There is international consensus that the environmentally safest place to dispose of toxic radioactive waste is deep underground. Because transport of contaminants occurs in solution, i.e. via the pore water, repositories of radioactive waste will be built within geological formations where water movement is expected to be slow. The chemical characteristics of pore waters in low-permeability rocks contain valuable archives of geochemical conditions that prevailed in the distant past and of processes that occurred since then, often over millions of years. We can learn from Nature by understanding such processes and use this information to predict the expected future evolution of the repository environment. A multi-barrier concept is envisaged, in which metal canisters holding the waste are embedded in swelling clays (which seal against moving groundwater) and cement, and the entire repository is excavated within a low permeability host rock.

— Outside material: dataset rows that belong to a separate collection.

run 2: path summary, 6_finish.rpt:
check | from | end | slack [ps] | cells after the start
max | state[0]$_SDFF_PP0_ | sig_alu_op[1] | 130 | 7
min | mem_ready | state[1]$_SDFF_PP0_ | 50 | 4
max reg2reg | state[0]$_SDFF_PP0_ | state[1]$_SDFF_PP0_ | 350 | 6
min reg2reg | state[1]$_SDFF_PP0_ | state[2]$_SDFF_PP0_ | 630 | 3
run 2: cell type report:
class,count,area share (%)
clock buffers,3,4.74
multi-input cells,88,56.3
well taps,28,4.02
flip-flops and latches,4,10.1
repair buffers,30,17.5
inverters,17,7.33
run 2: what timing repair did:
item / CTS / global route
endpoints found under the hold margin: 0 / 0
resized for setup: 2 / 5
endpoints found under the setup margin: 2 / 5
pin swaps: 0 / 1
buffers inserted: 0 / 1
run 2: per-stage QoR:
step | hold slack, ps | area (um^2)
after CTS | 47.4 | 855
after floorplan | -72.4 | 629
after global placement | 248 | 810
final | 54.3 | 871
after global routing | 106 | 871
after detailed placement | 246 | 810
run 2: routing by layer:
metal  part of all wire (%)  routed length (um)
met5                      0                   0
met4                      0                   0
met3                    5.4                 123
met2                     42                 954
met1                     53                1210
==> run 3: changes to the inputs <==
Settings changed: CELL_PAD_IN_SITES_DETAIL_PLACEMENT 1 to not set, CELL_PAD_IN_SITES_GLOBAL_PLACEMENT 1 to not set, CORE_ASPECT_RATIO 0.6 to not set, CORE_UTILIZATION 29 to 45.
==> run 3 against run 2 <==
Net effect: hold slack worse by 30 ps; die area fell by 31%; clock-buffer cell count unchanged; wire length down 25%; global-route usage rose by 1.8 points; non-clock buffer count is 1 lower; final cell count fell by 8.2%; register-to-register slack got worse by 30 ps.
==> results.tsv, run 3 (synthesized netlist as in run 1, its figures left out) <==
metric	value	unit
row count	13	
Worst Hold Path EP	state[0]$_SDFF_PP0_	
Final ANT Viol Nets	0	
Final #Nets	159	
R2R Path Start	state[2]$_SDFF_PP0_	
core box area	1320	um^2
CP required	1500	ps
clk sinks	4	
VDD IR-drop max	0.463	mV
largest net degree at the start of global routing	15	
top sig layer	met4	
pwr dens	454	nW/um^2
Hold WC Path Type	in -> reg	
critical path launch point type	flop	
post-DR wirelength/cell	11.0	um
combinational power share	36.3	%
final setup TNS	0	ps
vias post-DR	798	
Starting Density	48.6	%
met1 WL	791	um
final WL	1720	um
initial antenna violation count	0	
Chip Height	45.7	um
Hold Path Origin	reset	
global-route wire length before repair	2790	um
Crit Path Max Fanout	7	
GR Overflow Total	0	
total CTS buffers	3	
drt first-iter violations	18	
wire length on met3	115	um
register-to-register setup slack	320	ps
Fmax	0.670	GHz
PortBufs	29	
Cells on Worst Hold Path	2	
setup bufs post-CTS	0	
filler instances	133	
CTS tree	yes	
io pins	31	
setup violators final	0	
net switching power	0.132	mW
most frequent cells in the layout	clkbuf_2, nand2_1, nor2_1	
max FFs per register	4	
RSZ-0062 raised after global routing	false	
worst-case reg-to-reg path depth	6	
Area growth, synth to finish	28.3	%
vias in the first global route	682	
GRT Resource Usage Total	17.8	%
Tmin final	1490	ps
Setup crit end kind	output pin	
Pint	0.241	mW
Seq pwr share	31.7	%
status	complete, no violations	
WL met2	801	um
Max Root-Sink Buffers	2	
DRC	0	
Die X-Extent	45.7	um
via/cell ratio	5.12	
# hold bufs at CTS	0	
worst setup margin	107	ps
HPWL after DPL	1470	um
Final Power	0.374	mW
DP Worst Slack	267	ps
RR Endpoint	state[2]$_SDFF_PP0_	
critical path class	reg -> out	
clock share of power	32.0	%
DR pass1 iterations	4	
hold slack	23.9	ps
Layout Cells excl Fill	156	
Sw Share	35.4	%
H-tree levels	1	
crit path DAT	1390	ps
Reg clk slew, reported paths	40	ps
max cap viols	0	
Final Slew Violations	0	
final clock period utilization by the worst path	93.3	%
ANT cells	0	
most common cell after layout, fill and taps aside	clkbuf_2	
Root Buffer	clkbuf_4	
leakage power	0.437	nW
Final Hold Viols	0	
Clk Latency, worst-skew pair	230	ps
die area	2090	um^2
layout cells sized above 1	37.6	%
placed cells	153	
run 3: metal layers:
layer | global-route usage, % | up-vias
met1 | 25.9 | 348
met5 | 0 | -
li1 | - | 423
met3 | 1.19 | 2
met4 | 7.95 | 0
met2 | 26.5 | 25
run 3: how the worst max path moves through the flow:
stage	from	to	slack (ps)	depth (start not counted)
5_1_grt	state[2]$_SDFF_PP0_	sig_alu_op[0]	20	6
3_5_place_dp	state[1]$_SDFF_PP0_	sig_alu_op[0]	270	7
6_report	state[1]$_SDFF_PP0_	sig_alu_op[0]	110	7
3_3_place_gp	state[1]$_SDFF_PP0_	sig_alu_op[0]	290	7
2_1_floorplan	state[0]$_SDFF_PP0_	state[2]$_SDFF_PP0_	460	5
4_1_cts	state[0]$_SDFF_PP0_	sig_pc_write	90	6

Research is needed to understand in detail how these repository components act as barriers and how radioactive contaminants could migrate outwards once the protecting canister has corroded. Based on laboratory and underground experiments, the future behaviour of the repository in its geological setting is predicted by numerical modelling. This is an unusual case for geologists and geochemists, because here the challenge is to predict the future.
Our group has been involved in numerous research projects targeted at radioactive waste over the past 30 years. We focus on the geochemistry of host rocks acting as aquitards and on the geochemistry and hydrogeology of the surrounding aquifers. A further research field includes the geochemistry of bentonite (a swelling clay material) and cementitious materials used in underground structures. We take an integrated approach that combines field work (e.g. drilling campaigns) with laboratory studies and state-of-the-art reactive-transport modelling.